Folks,
One of Postgres' poorest performing areas is aggregates. This is the
unfortunate side effect of our fully extensible aggregate and type
system. However, I thought that the folks on this list might have a
few tips on making aggregates perform faster.
Here's mine: Aggregate Caching Table
This is a brute-force approach. However, if you have a table with a
million records for which users *frequently* ask for grand totals or
counts, it can work fine.
A simple example:
Table client_case_counts (
client_id INT NOT NULL REFERENCES clients(client_id) ON DELETE
CASCADE;
no_cases INT NOT NULL DEFAULT 0
);
Then create triggers:
Function tf_maintain_client_counts ()
returns opaque as '
BEGIN
UPDATE client_case_counts SET no_cases = no_cases + 1
WHERE client_id = NEW.client_id;
INSERT INTO client_case_counts ( client_id, no_cases )

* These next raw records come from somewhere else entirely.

### src/tinker_pkg.sv
package tinker_pkg;

    localparam int XLEN        = 64;
    localparam int ILEN        = 32;
    localparam int REG_ADDR_W  = 5;
    localparam int OPCODE_W    = 5;
    localparam int IMM_W       = 12;

    localparam logic [XLEN-1:0] RESET_PC    = 64'h2000;
    localparam logic [XLEN-1:0] INSTR_BYTES = 64'd4;

    // div, call and return have no encoding here and run as no-ops
    typedef enum logic [OPCODE_W-1:0] {
        OP_AND    = 5'b00000,
        OP_OR     = 5'b00001,
        OP_XOR    = 5'b00010,
        OP_NOT    = 5'b00011,
        OP_SHFTR  = 5'b00100,
        OP_SHFTRI = 5'b00101,
        OP_SHFTL  = 5'b00110,
        OP_SHFTLI = 5'b00111,
        OP_BR     = 5'b01000,
        OP_BRR_R  = 5'b01001, // pc + rd
        OP_BRR_L  = 5'b01010, // pc + literal
        OP_BRNZ   = 5'b01011,
        OP_BRGT   = 5'b01110,
        OP_LOAD   = 5'b10000,
        OP_MOV_R  = 5'b10001,
        OP_MOV_L  = 5'b10010,
        OP_STORE  = 5'b10011,
        OP_ADD    = 5'b11000,
        OP_ADDI   = 5'b11001,
        OP_SUB    = 5'b11010,
        OP_SUBI   = 5'b11011,
        OP_MUL    = 5'b11100,
        OP_HALT   = 5'b11111
    } opcode_e;

    typedef struct packed {
        logic [OPCODE_W-1:0]   opcode;
        logic [REG_ADDR_W-1:0] rd;
        logic [REG_ADDR_W-1:0] rs;
        logic [REG_ADDR_W-1:0] rt;
        logic [11:0]           unused;
    } instr_reg_t;

    typedef struct packed {
        logic [OPCODE_W-1:0]   opcode;
        logic [REG_ADDR_W-1:0] rd;
        logic [REG_ADDR_W-1:0] rs;
        logic [4:0]            unused;
        logic [IMM_W-1:0]      imm;
    } instr_lit_t;

    typedef union packed {
        instr_reg_t r;
        instr_lit_t l;
    } instr_u;

    typedef struct packed {
        logic            write;
        logic            word;  // 1 for 8-byte word, 0 for 4-byte instruction
        logic [XLEN-1:0] addr;
        logic [XLEN-1:0] wdata;
    } mem_req_t;

    typedef enum logic [2:0] {
        FETCH, DECODE, EXECUTE, MEMORY, WRITEBACK, HALTED
    } state_e;

endpackage
### src/tinker_branch_unit.sv
`timescale 1ns/1ps

module tinker_branch_unit import tinker_pkg::*; (
    input  opcode_e         opcode,
    input  logic [XLEN-1:0] pc,
    input  logic [XLEN-1:0] rs_val,
    input  logic [XLEN-1:0] rt_val,
    input  logic [XLEN-1:0] rd_val,
    input  logic [XLEN-1:0] imm,
    output logic [XLEN-1:0] next_pc
);
    logic [XLEN-1:0] seq_pc;

    assign seq_pc = pc + INSTR_BYTES;

    always_comb begin
        case (opcode)
            OP_BR:    next_pc = rd_val;
            OP_BRR_R: next_pc = pc + rd_val;
            OP_BRR_L: next_pc = pc + imm;
            OP_BRNZ: begin
                next_pc = (rs_val != '0) ? rd_val : seq_pc;
            end
            OP_BRGT: begin
                // Signed compare
                if ($signed(rs_val) > $signed(rt_val)) begin
                    next_pc = rd_val;
                end else begin
                    next_pc = seq_pc;
                end
            end
            default:  next_pc = seq_pc;
        endcase
    end

endmodule

### config.mk
export PLATFORM = sky130hd
export DESIGN_NAME = tinker_branch_unit
export DESIGN_NICKNAME = d
export VERILOG_FILES = /design/src/tinker_pkg.sv /design/src/tinker_branch_unit.sv
export SDC_FILE = /design/constraint.sdc
export NUM_CORES = 1
export LEC_CHECK = 0
export BUFFER_PORTS_ARGS = -buffer_cell sky130_fd_sc_hd__buf_2
export CAP_MARGIN = 25
export CORE_MARGIN = 5
export CORE_UTILIZATION = 40
export DETAILED_ROUTE_END_ITERATION = 6
export PLACE_DENSITY = 0.79
export SETUP_SLACK_MARGIN = 0.15
export SYNTH_ARGS = -nofsm -noshare
export SYNTH_HDL_FRONTEND = slang
export SYNTH_SLANG_ARGS = --single-unit
### constraint.sdc
create_clock -name vclk -period 19.6
set_input_delay 3.92 -clock vclk [all_inputs]
set_output_delay 3.92 -clock vclk [all_outputs]
set_load 0.005 [all_outputs]
==> reports/metrics.sh <==
FINAL_UTIL=0.4948
DRT-TOTAL-WL_MM=42.26
FILLERINSTANCES=2419
NFLOPSANDLATCHES=0
SYNTH.DISTINCT_CELLS=81
CLOCK_BUFFER_COUNT=0
PLACE_INST=2039
GRT.OVERFLOW.TOTAL=0
WORSTHOLDPATHTYPE='in2out'
MAX-SLEW-MARGIN-REL=0.3333
HOLD_VIOLATIONS_FINAL=0
MAXCLOCKFREQUENCY_MHz=71.84
SYNTH.YOSYS.SEQ_AREA_SHARE=0
TIMING.CRITICAL_PATH.ARRIVAL_NS=10.00
CP_MAX_FO=41
PWR-SHARE-CLK=0
GRT_USAGE=0.2909
TIMING.CRITICAL_PATH.FROM='opcode[4]'
DIEWIDTH_UM=163.7
SYN-INSTANCE-COUNT=1385
PATH_DELAY_FAMILY='compound AO/OA/AOI/OAI gates'
SYN_AVG_CELL_AREA_UM2=6.821
CHIPHEIGHT_UM=163.7
REMAINING_DRC_ERRORS=0
DP.FINAL_HPWL_MM=35.34
NET_COUNT_SYNTH=1847
ROUTER_ITERATIONS_BEFORE_ANTENNA_REPAIR=5
SYN-CELL-AREA_UM2=9447
CRIT_PATH_FREQUENT_CELL='nor2b_1'
TIMING.MAX_CAP.VIOLATIONS=0
GRT_MAX_DEGREE=44
YOSYS-TOP-CELLS-AREA='ha_1 18%, mux2_2 7.5%, a21oi_1 6.9%'
SYNTH.TOP_CELLS.BY_COUNT='157 x nand2_1, 136 x ha_1, 131 x a21oi_1'
GRT_ANTENNA_BEFORE_REPAIR=2
SYNTH_TOP_CELL_BY_AREA='ha_1'
FINAL_WORST_SETUP_SLACK_NS=5.679
FP.DIEAREA_UM2=26790
STATUS='completed'
FINALWEIGHTEDCONGESTION=0.9919
WORSTSETUPENDPOINTTYPE='output pin'
YOSYSTOPAREACELLSHARE=0.1801
TIMING.FINAL.CRIT_SHARE=0.7102
MULTI_INPUT_AREA_UM2=8772
P_LEAK_nW=5.505
WORST-SLEW-PIN-TRANSITION_NS=0.9976
VIAS_PER_CELL=6.085
FINAL_LAYOUT_SIZE_SUFFIX_GT1_FRAC=0.2849
TNS_NS=0
INITIALDRTVIOLATIONCOUNT=1132
INTERNAL_POWER_W=0.0001309
POST_LAYOUT_NONFILLER_INSTANCES=2041
FIRST_PASS_GRT_WIRE_LENGTH_MM=63.22
FINAL-SETUP-VIOL-COUNT=0
POSTCTSHOLDBUFS=0
POST_CTS.REPAIR.SETUP_BUFFERS=0
EFFECTIVE_UTILIZATION_AT_FLOORPLAN=0.4049
SEQCELLAREA_UM2=0
POWER.NET_SWITCHING_W=0.0001816
POST_DRT_WL_PER_CELL_UM=20.70
PORTBUFFERS=389
SEQPWRFRAC=0
CTS_RESIZED=0
GRT_PASS1_VIAS=12330
SW_FRAC_OF_TOTAL=0.5811
WORST_PATH_LARGEST_CELL_DELAY_NS=0.79
CRIT_PATH_TOP_DELAY_CELL='and2_2'
VDD_DROP_MAX_V=0.00001468
WORST-SETUP-PATH-TYPE='in2out'
YOSYS.CELL_COUNT.TOP_TYPE='nand2_1'
HP-START='rd_val[27]'
TIMING.FINAL.MAX_SLEW_VIOLATIONS=0
DETAILEDPLACE.WORSTSLACK_NS=5.814
POST-ROUTE-MIN-PERIOD_NS=13.92
DR_TOTAL_VIAS=12420
POWER.DENSITY_CELL_AREA_nW_PER_UM2=27.06
FP-ROW-COUNT=56
TOP_LEVEL_PORTS=389
SERIES_OF_CELL_INSTANCES_ALONG_THE_CRITICAL_PATH='buf_2, nor2b_1, nor2b_1, and2_2, buf_4, mux2_2, ha_1, a21o_1, a21o_1, a21oi_1, nor2b_1, a221o_1, a211oi_1, o31ai_1, a211oi_1, xor2_1, o221ai_1, buf_2'
CRIT_REQUIRED_NS=15.68
CRITICAL_PATH.N_BUFFERS_INVERTERS=3
CRITICAL_PATH_STARTPOINT_CATEGORY='input port'
GRT_SETUP_UNREPAIRED='false'
NETS=2184
POST_SYNTHESIS_TO_FINAL_LAYOUT_AREA_GROWTH_PCT=22.21
YS_WARN_COUNT=0
CORE_AREA_UM2=23330
ANTENNA_LEFT=0
COMBPWRFRAC=1.000
[worst min-delay path, stage by stage]
cell and delay [ns]:
buf_2 0.09, nand2_1 0.04, o221ai_1 0.05, buf_2 0.11
[cells by family after synthesis]
family | share of synthesized area
mux | 0.09417
buf+inv | 0.07311
xor+xnor | 0.1048
simple gates | 0.2483
fa+ha+maj | 0.1823
compound gates | 0.2974
[layer usage]
layer,share of wire,global-route usage,vias up
met5,0,0,-
met4,0.060,0.1563,0
li1,-,-,5851
met1,0.38,0.3342,5737
met3,0.082,0.03886,136
met2,0.48,0.5199,695
[path summary, 6_finish.rpt]
kind,end,slack [ns],cells past startpoint
hold / removal,next_pc[27],8.14,4
setup / recovery,next_pc[49],5.68,18
[per-stage QoR]
step | cell area, um2 | hold WS, ns | power [W]
after floorplan | 9447 | 7.923 | 0.0001953
after global placement | 11510 | 8.139 | 0.0003027
after detailed placement | 11540 | 8.136 | 0.0003048
after CTS | 11540 | 8.140 | 0.0003072
after global routing | 11540 | 8.160 | 0.0003410
final | 11540 | 8.138 | 0.0003124
### src/tinker_pkg.sv
package tinker_pkg;

    localparam int XLEN        = 64;
    localparam int ILEN        = 32;
    localparam int REG_ADDR_W  = 5;
    localparam int OPCODE_W    = 5;
    localparam int IMM_W       = 12;

    localparam logic [XLEN-1:0] RESET_PC    = 64'h2000;
    localparam logic [XLEN-1:0] INSTR_BYTES = 64'd4;

    // div, call and return have no encoding here and run as no-ops
    typedef enum logic [OPCODE_W-1:0] {
        OP_AND    = 5'b00000,
        OP_OR     = 5'b00001,
        OP_XOR    = 5'b00010,
        OP_NOT    = 5'b00011,
        OP_SHFTR  = 5'b00100,
        OP_SHFTRI = 5'b00101,
        OP_SHFTL  = 5'b00110,
        OP_SHFTLI = 5'b00111,
        OP_BR     = 5'b01000,
        OP_BRR_R  = 5'b01001, // pc + rd
        OP_BRR_L  = 5'b01010, // pc + literal
        OP_BRNZ   = 5'b01011,
        OP_BRGT   = 5'b01110,
        OP_LOAD   = 5'b10000,
        OP_MOV_R  = 5'b10001,
        OP_MOV_L  = 5'b10010,
        OP_STORE  = 5'b10011,
        OP_ADD    = 5'b11000,
        OP_ADDI   = 5'b11001,
        OP_SUB    = 5'b11010,
        OP_SUBI   = 5'b11011,
        OP_MUL    = 5'b11100,
        OP_HALT   = 5'b11111
    } opcode_e;

    typedef struct packed {
        logic [OPCODE_W-1:0]   opcode;
        logic [REG_ADDR_W-1:0] rd;
        logic [REG_ADDR_W-1:0] rs;
        logic [REG_ADDR_W-1:0] rt;
        logic [11:0]           unused;
    } instr_reg_t;

    typedef struct packed {
        logic [OPCODE_W-1:0]   opcode;
        logic [REG_ADDR_W-1:0] rd;
        logic [REG_ADDR_W-1:0] rs;
        logic [4:0]            unused;
        logic [IMM_W-1:0]      imm;
    } instr_lit_t;

    typedef union packed {
        instr_reg_t r;
        instr_lit_t l;
    } instr_u;

    typedef struct packed {
        logic            write;
        logic            word;  // 1 for 8-byte word, 0 for 4-byte instruction
        logic [XLEN-1:0] addr;
        logic [XLEN-1:0] wdata;
    } mem_req_t;

    typedef enum logic [2:0] {
        FETCH, DECODE, EXECUTE, MEMORY, WRITEBACK, HALTED
    } state_e;

endpackage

VALUES ( NEW.client_id, 1 )
WHERE NOT EXISTS (SELECT client_id FROM client_case_counts ccc2
WHERE ccc2.client_id = NEW.client_id);
RETURN NEW;
END;' LANGUAGE 'plpgsql';
Trigger tg_maintain_client_counts ON INSERT INTO cases
FOR EACH ROW EXECUTE tf_maintain_client_counts();
etc.
While effective, this approach is costly in terms of update/insert
processing. It is also limited to whatever aggregate requests you have
anticipated ... it does no good for aggregates over a user-defined
range.
What have other Postgres users done to speed up aggregates on large
tables?
-Josh Berkus